- The task
Provide again, from the entries below, every line from the one containing "29 x clkdlybuf4s50_1 |" through the one containing "nine tenths |", exactly as written, and no other line.

- Entries supplied
________________________________________
[config.mk]
export PLATFORM = sky130hd
export DESIGN_NAME = serial_add_ctrl
export DESIGN_NICKNAME = d
export VERILOG_FILES = /design/src/rtl/serial_add_ctrl_pkg.sv /design/src/rtl/serial_add_ctrl_fa_cell.sv /design/src/rtl/serial_add_ctrl.sv
export SDC_FILE = /design/constraint.sdc
export NUM_CORES = 1
export LEC_CHECK = 0
export ABC_AREA = 1
export CORE_MARGIN = 8
export CORE_UTILIZATION = 48
export DETAILED_ROUTE_END_ITERATION = 10
export GPL_TIMING_DRIVEN = 0
export PLACE_DENSITY = 0.83
export SYNTH_ARGS = -nofsm -noshare
export SYNTH_HDL_FRONTEND = slang
export SYNTH_HIERARCHICAL = 1
export SYNTH_SLANG_ARGS = --single-unit
export TNS_END_PERCENT = 1
[constraint.sdc]
create_clock -name clk -period 1.95 [get_ports clk]
set_input_delay 0.2925 -clock clk [delete_from_list [all_inputs] [get_ports clk]]
set_output_delay 0.2925 -clock clk [all_outputs]
set_load 0.005 [all_outputs]
[src/rtl/serial_add_ctrl_pkg.sv]
// Shared definitions for the bit-serial adder sequencer.
//   ST_IDLE / ST_RUN / ST_DONE : 2-bit FSM state encodings
//   cnt_width(w)               : bit-counter width, ceil(log2(w+1))
package serial_add_ctrl_pkg;

  localparam logic [1:0] ST_IDLE = 2'd0;
  localparam logic [1:0] ST_RUN  = 2'd1;
  localparam logic [1:0] ST_DONE = 2'd2;

  function automatic int cnt_width(input int w);
    return $clog2(w + 1);
  endfunction

endpackage

[src/rtl/serial_add_ctrl_fa_cell.sv]
// Purely combinational 1-bit full adder.
//   a, b, ci : addend bits and carry-in
//   s, co    : sum bit and carry-out
module fa_cell (
  input  logic a,
  input  logic b,
  input  logic ci,
  output logic s,
  output logic co
);

  assign s  = a ^ b ^ ci;
  assign co = (a & b) | (a & ci) | (b & ci);

endmodule

[src/rtl/serial_add_ctrl.sv]
// Bit-serial adder sequencer: latches a, b, cin on an accepted start and
// steps a single full-adder cell LSB-first for WIDTH clocks.
//   clk, rst   : clock, asynchronous active-high reset
//   start      : request; accepted in IDLE or DONE
//   a, b, cin  : operands, sampled only on the accepting edge
//   busy       : high in RUN
//   done       : one-cycle pulse, sum/cout valid
//   sum, cout  : result, held until the next RUN->DONE transition
//
// state   | meaning
// IDLE    | waiting for start
// RUN     | one operand bit per clock, LSB first
// DONE    | result valid for one cycle; start here restarts with no gap
module serial_add_ctrl
  import serial_add_ctrl_pkg::*;
#(
  parameter int WIDTH = 8
) (
  input  logic             clk,
  input  logic             rst,
  input  logic             start,
  input  logic [WIDTH-1:0] a,
  input  logic [WIDTH-1:0] b,
  input  logic             cin,
  output logic             busy,
  output logic             done,
  output logic [WIDTH-1:0] sum,
  output logic             cout
);

  localparam int CNT_W = cnt_width(WIDTH);

  logic [1:0]       state;
  logic [WIDTH-1:0] a_sh;
  logic [WIDTH-1:0] b_sh;
  logic [WIDTH-1:0] r_sh;
  logic [WIDTH-1:0] r_next;
  logic             c;
  logic [CNT_W-1:0] cnt;
  logic [WIDTH-1:0] sum_q;
  logic             cout_q;
  logic             fa_s;
  logic             fa_co;
  logic             last_bit;

  fa_cell u_fa (
    .a  (a_sh[0]),
    .b  (b_sh[0]),
    .ci (c),
    .s  (fa_s),
    .co (fa_co)
  );

  // Result register shifts right with the new bit entering at the MSB, so
  // after WIDTH steps the first (LSB) bit has reached position 0.
  generate
    if (WIDTH == 1) begin : g_r1
      assign r_next = fa_s;
    end else begin : g_rn
      assign r_next = {fa_s, r_sh[WIDTH-1:1]};
    end
  endgenerate

  assign last_bit = (cnt == CNT_W'(WIDTH - 1));

  always_ff @(posedge clk or posedge rst) begin
    if (rst) begin
      state  <= ST_IDLE;
      a_sh   <= '0;
      b_sh   <= '0;
      r_sh   <= '0;
      c      <= 1'b0;
      cnt    <= '0;
      sum_q  <= '0;
      cout_q <= 1'b0;
    end else begin
      case (state)
        ST_IDLE, ST_DONE: begin
          if (start) begin
            a_sh  <= a;
            b_sh  <= b;
            c     <= cin;
            cnt   <= '0;
            state <= ST_RUN;
          end else begin
            state <= ST_IDLE;
          end
        end
        ST_RUN: begin
          a_sh <= a_sh >> 1;
          b_sh <= b_sh >> 1;
          r_sh <= r_next;
          c    <= fa_co;
          cnt  <= cnt + CNT_W'(1);
          if (last_bit) begin
            sum_q  <= r_next;
            cout_q <= fa_co;
            state  <= ST_DONE;
          end
        end
        default: state <= ST_IDLE;
      endcase
    end
  end

  assign busy = (state == ST_RUN);
  assign done = (state == ST_DONE);
  assign sum  = sum_q;
  assign cout = cout_q;

endmodule
==> metrics.md, run 1 <==
| Metric | Value |
|---|---|
| Crit path kind | reg -> out |
| Fillers | 316 |
| Final Hold Vio Count | 0 |
| Drt first pass iters | 4 |
| Clock H-tree levels | 2 |
| Max FO, Critical Path | 10 |
| Core area | roughly 3600 um2 |
| Pins Over Slew Limit | 0 |
| Cell taking the most area after synthesis | dfrtp_1 |
| Syn nets | 244 |
| Status | finished, final reports clean |
| Layout cells sized above 1 | under 10% |
| Synth Instances | 222 |
| Multi-input logic area | 643 um2 |
| Simple logic cell fraction of the synthesized area | 33.9% |
| Port-buffer cells | 30 |
| Max clock buf depth | 2 |
| WL final | roughly 3300 um |
| Classification of the worst-slack hold path | in -> async |
| Largest family of logic cells by synthesized area | simple AND/OR/NAND/NOR gates |
| DR WL/cell | 10.7 um |
| Max stage delay cell, worst path | clkdlybuf4s50_1 |
| Worst setup margin | 0.112 ns |
| Final Setup Violations | 0 |
| Syn avg cell area | 7.85 um2 |
| CTS tree | built |
| Pwr Density | 1520 nW/um2 |
| Post-synthesis mux area share | 0% |
| Crit path arrival time | 1.55 ns |
| CTS clk-pin slew, worst paths | between 0.1 and 0.15 ns |
| FF/Latch Area | 976 um2 |
| P&R area growth vs syn | 26.8% |
| Most frequent cells in the layout | 136 x nand2_1, 39 x dfrtp_1, 29 x clkdlybuf4s50_1 |
| Antenna Cells | 0 |
| First-pass GRT wire length | 6090 um |
| YS warnings | 6 |
| Initial Util | 48.7% |
| Family with the most delay on the worst path | buffers and inverters |
| Most common cell after layout, fill and taps aside | nand2_1 |
| Vias per Instance | 4.55 |
| Placed Cells | 300 |
| Pin slew with the least headroom to its limit | 0.784 ns |
| Critical Path Start Type | register |
| Die Wd | 76.3 um |
| Synth unique cells | 17 |
| Relative slew slack | 47.7% |
| Remaining Overflow, GRT | 0 |
| Register area share after synthesis | 56.0% |
| Placer Congestion | 0.764 |
| Final Cycle Share | a little over nine tenths |
| Iter 0 DRT Violations | 63 |
| Fmax | 544 MHz |
| Worst Clk Skew | 0.0122 ns |
| Post-route insts no fill | between 300 and 400 |
| Clock sink total | 39 |
| Worst Setup End Kind | primary output |
| Cells along the critical path | inv_2 -> nor2_4 -> buf_6 -> clkdlybuf4s50_1 |
| Antenna violations before repair | 0 |
| Post-CTS Hold Buffers | 0 |
| Post-synthesis compound-gate area fraction | under 10% |
| VDD IR max | 668 uV |
| Post-Synth Adder-Cell Area | under 10% |
| Total GRT Usage | about an eighth |
| Crit path time final | 1.84 ns |
| Max_cap viols | 0 |
| Via count | 1410 |
| Ranking of synthesized cells by area | dfrtp_1 56%, nand2_1 29%, inv_1 4.5% |
| DRT antenna net count | 0 |
| Synth Cell Area | roughly 1700 um2 |
| CP bufs+invs | 3 |
| Setup Slack @ Placement | 0.185 ns |
| DRC viols | 0 |
| Nets | 283 |
| RSZ-0062 raised after global routing | no |
| Core Rows | 22 |
| Die height | 76.3 um |
| I/O pin cnt | 31 |
| Die area | between 5000 and 6000 um2 |
| FF+latch count, synth | 39 |
| Static Leakage | 1.22 nW |
| CP required | 1.66 ns |
| CTS root buffer | clkbuf_4 |
| Crit path largest cell delay | 0.50 ns |
| Synth top area share | 56.0% |
| Largest net degree at the start of global routing | 40 |
| Post-Synth XOR/XNOR Area | 0% |
| Post-DP HPWL | 2300 um |
| TritonCTS buffer count | 5 |
| Worst skew pair latency | 0.35 ns |
| Vias in the first global route | 1424 |
[synth_stat cells (all sizes together)]
library cell	number
nand2	138
dfrtp	39
inv	22
nor2	6
buf	5
nand3	4
o21ai	3
a21oi	1
fa	1
ha	1
nand4	1
or2	1
[power by group]
part           switching, W  total (W)  internal (W)
logic              0.000735    0.00139      0.000651
clock network      0.000261   0.000564      0.000303
registers          0.000227    0.00140       0.00117
total               0.00122    0.00335       0.00213
[flip-flops by register name (all words and copies together) (netlist names)]
signal / cells
a_sh: 8
b_sh: 8
c: 1
cnt: 4
cout: 1
r_sh: 7
state: 2
sum: 8
[stage by stage]
stage / util [%] / area, um2 / power (W) / setup TNS (ns) / hold WS, ns
5_1_grt: 61.8 / 2210 / 0.00368 / 0 / 0.467
4_1_cts: 61.6 / 2200 / 0.00340 / 0 / 0.421
2_1_floorplan: - / 1740 / 0.00230 / 0 / 0.409
3_5_place_dp: 58.8 / 2100 / 0.00278 / 0 / 0.459
3_3_place_gp: 58.8 / 2100 / 0.00272 / -1.56 / 0.450
6_report: 61.8 / 2210 / 0.00335 / 0 / 0.397
[metal layers]
layer / global-route usage, % / vias to the layer above / routed length, um
met5: 0 / - / 0
met1: 14.5 / 641 / 1570
li1: - / 734 / -
met2: 20.7 / 29 / 1520
met4: 4.62 / 0 / 44
met3: 4.83 / 6 / 178
[logic make-up (layout without fill, tap and decap cells)]
logic type	after synthesis	in the layout
buffers and inverters	27	67
flip-flops	39	39
adder cells (fa/ha/maj)	2	2
AO/OA/AOI/OAI	4	4
AND/OR/NAND/NOR	150	150
[repair_timing]
action | CTS | global route
pin swaps | 1 | 0
buffers inserted | 2 | 0
resized for setup | 0 | 2
setup endpoints to repair | 1 | 2
[final timing paths]
path                           end  startpoint  slack, ns  depth (start not counted)
max reg2reg                a_sh[1]    state[0]       0.56                          7
min reg2reg                a_sh[7]     a_sh[7]       0.48                          2
max                           busy    state[0]       0.11                          4
min in group clk           a_sh[7]        a[7]       0.48                          3
max in group asynchronous  b_sh[4]         rst       1.04                          2
min                         sum[6]         rst       0.40                          2
[worst reg2reg max path, stage by stage, from the launching register on]
cell     delay (ns)
dfrtp_1        0.41
buf_4          0.15
nor2_2         0.33
buf_4          0.24
nand2_1        0.06
nand2_1        0.06
inv_1          0.04
nand2_1        0.05
[cell type report]
class	count	area share, %
flip-flops and latches	39	44.1
clock inverters	2	1.58
plain buffers	5	2.04
well taps	48	2.72
repair buffers	32	14.4
clock buffers	6	2.32
multi-input cells	156	29.1
inverters	22	3.74
Power figures use the tool's default switching activity.
==> run 2, diff against run 1 <==
--- a/config.mk
+++ b/config.mk
@@ -6,11 +6,12 @@
 export NUM_CORES = 1
 export LEC_CHECK = 0
 export ABC_AREA = 1
+export ABC_CLOCK_PERIOD_IN_PS = 1950
 export CORE_MARGIN = 8
-export CORE_UTILIZATION = 48
+export CORE_UTILIZATION = 25
 export DETAILED_ROUTE_END_ITERATION = 10
 export GPL_TIMING_DRIVEN = 0
-export PLACE_DENSITY = 0.83
+export PLACE_DENSITY = 0.53
 export SYNTH_ARGS = -nofsm -noshare
 export SYNTH_HDL_FRONTEND = slang
 export SYNTH_HIERARCHICAL = 1
==> run 2 against run 1 <==
  * Count of clock-buffer cells in the layout increased by 2
  * Hold slack improved by 0.080 ns
  * Wire length increased by 14%
  * Final cell count increased by 10%
  * Via count is 1.6% lower
  * Register-to-register slack improved by 0.08 ns
==> metrics.md, run 2 (synthesis results as in run 1) <==
| Metric | Value |
|---|---|
| Depth of the worst register-to-register path | 5 (-2) |
| P&R area growth vs syn | 29.2% |
| Final hold slack | 0.476 ns (+0.0797 ns) |
| Worst setup margin | 0.0978 ns (-0.0142 ns) |
| Setup Slack @ Placement | 0.154 ns (-0.0308 ns) |
| Core area | 6760 um2 (+89%) |
| Most common cell after layout, fill and taps aside | nand2_1 |
| Largest net degree at the start of global routing | 40 (unchanged) |
| Antenna violations before repair | 0 (unchanged) |
| First-pass GRT wire length | 6550 um (+7.5%) |
| R2R Setup Slk | 0.64 ns (+0.08 ns) |
| Nets | 282 (-0.35%) |
| FF-to-FF End | cout |
| Fillers | 734 (+130%) |
| Pwr Density | 1500 nW/um2 (-0.95%) |
| Clock H-tree levels | 2 (unchanged) |
| Initial Util | 25.8% (-23 points) |
| Iter 0 DRT Violations | 77 (+22%) |
| Antenna Cells | 0 (unchanged) |
| Crit path kind | reg -> out |
| Max clock buf depth | 2 (unchanged) |
| Met3 wire length | 242 um (+36%) |
| Met1 WL | 1850 um (+18%) |
| Highest Signal Layer | met4 |
| Worst Setup End Kind | primary output |
| Critical Path Start Type | register |
| Worst Clk Skew | 0.00278 ns (-0.00939 ns) |
| Fmax | 540 MHz (-0.77%) |
| WL final | 3760 um (+14%) |
| Most frequent cells in the layout | 136 x nand2_1, 38 x dfrtp_1, 30 x clkdlybuf4s50_1 |
| Die area | 9900 um2 (+70%) |
| Pin slew with the least headroom to its limit | 0.827 ns (+0.0434 ns) |
| Max_cap viols | 0 (unchanged) |
| Core Rows | 30 (+36%) |
| Relative slew slack | 44.8% (-2.9 points) |
| I/O pin cnt | 31 (unchanged) |
| DR WL/cell | 11.0 um (+3.3%) |
| Die Wd | 99.5 um (+30%) |
| Met2 wire len | 1650 um (+8.4%) |
| Status | finished, final reports clean |
| Vias per Instance | 4.07 (-11%) |
| Worst skew pair latency | 0.28 ns (-0.07 ns) |
| Die height | 99.5 um (+30%) |
| CTS root buffer | clkbuf_8 |
| Placer Congestion | 0.718 (-6.0%) |
| Static Leakage | 1.20 nW (-1.8%) |
| Final Setup Violations | 0 (unchanged) |
| Final Cycle Share | 95.0% (+0.73 points) |
| Remaining Overflow, GRT | 0 (unchanged) |
| CP required | 1.66 ns (about the same) |
| CTS tree | built |
| DRC viols | 0 (unchanged) |
| Final Hold Vio Count | 0 (unchanged) |
| Crit path arrival time | 1.56 ns (about the same) |
| Crit path time final | 1.85 ns (+0.0142 ns) |
| Drt first pass iters | 4 (unchanged) |
| RSZ-0062 raised after global routing | no |
| Total GRT Usage | 8.21% (-4.4 points) |
| Via count | 1387 (-1.6%) |
| Layout cells sized above 1 | 8.43% (-0.35 points) |
| Vias in the first global route | 1477 (+3.7%) |
| Post-DP HPWL | 2620 um (+14%) |
| Classification of the worst-slack hold path | in -> async |
| Tot Pwr | 0.00338 W (+0.90%) |
| VDD IR max | 467 uV (-30%) |
| Port-buffer cells | 30 (unchanged) |
| Max FO, Critical Path | 10 (unchanged) |
| Pins Over Slew Limit | 0 (unchanged) |
| Worst r2r src | cnt[0] |
| CTS clk-pin slew, worst paths | 0.07 ns (-0.05 ns) |
| Clock sink total | 39 (unchanged) |
| DRT antenna net count | 0 (unchanged) |
| TritonCTS buffer count | 5 (unchanged) |
run 2: how the worst max path moves through the flow:
stage	start	to	slack [ns]
2_1_floorplan	rst	a_sh[0]	0.77
3_3_place_gp	rst	b_sh[7]	-0.14
3_5_place_dp	state[0]	busy	0.15
4_1_cts	state[0]	busy	0.04
5_1_grt	state[0]	busy	0.02
6_report	state[0]	busy	0.1
run 2: repair_timing:
item,CTS,global route
setup endpoints to repair,1,1
pin swaps,1,0
endpoints found under the hold margin,0,0
setup buffers,1,0
hold buffers,0,0
resized for setup,0,1
run 2: final cells by class:
type,count,area (um2),area share [%]
flip-flops and latches,39,977,43.4
repair buffers,31,308,13.7
plain buffers,5,41.3,1.83
multi-input cells,156,643,28.6
inverters,22,82.6,3.67
well taps,80,100,4.44
clock buffers,8,100,4.44
run 2: power by group:
group	leakage [nW]	switching (W)	internal, W
registers	0.488	0.000230	0.00118
logic	0.659	0.000745	0.000633
clock network	0.0515	0.000272	0.000323
run 2: worst max-delay path, cell delays in order, from the launching register on:
cell and delay (ns):
dfrtp_2 0.41, inv_2 0.06, nor2_4 0.11, buf_4 0.18, clkdlybuf4s50_1 0.52
run 2: stage by stage:
stage | cell area [um2] | std cells | TNS (ns) | util, %
CTS | 2250 | 341 | 0 | 33.3
global route | 2250 | 341 | 0 | 33.3
global placement | 2140 | 332 | -5.46 | 31.7
detailed placement | 2140 | 332 | 0 | 31.7
floorplan | 1740 | 222 | 0 | -
finish | 2250 | 341 | 0 | 33.3
run 2: metal layers:
metal / GRT usage (%) / vias to the layer above
met4: 1.75 / 0
met2: 13.3 / 26
met3: 3.91 / 2
met5: 0 / -
li1: - / 730
met1: 9.63 / 629
==> run 3, diff against run 2 <==
--- a/config.mk
+++ b/config.mk
@@ -16,4 +16,3 @@
 export SYNTH_HDL_FRONTEND = slang
 export SYNTH_HIERARCHICAL = 1
 export SYNTH_SLANG_ARGS = --single-unit
-export TNS_END_PERCENT = 1
==> results of run 3 <==
The final DEF is identical to that of run 2; final timing and power are the same.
________________________________________
- Answer box
| Most frequent cells in the layout | 136 x nand2_1, 39 x dfrtp_1, 29 x clkdlybuf4s50_1 |
| Antenna Cells | 0 |
| First-pass GRT wire length | 6090 um |
| YS warnings | 6 |
| Initial Util | 48.7% |
| Family with the most delay on the worst path | buffers and inverters |
| Most common cell after layout, fill and taps aside | nand2_1 |
| Vias per Instance | 4.55 |
| Placed Cells | 300 |
| Pin slew with the least headroom to its limit | 0.784 ns |
| Critical Path Start Type | register |
| Die Wd | 76.3 um |
| Synth unique cells | 17 |
| Relative slew slack | 47.7% |
| Remaining Overflow, GRT | 0 |
| Register area share after synthesis | 56.0% |
| Placer Congestion | 0.764 |
| Final Cycle Share | a little over nine tenths |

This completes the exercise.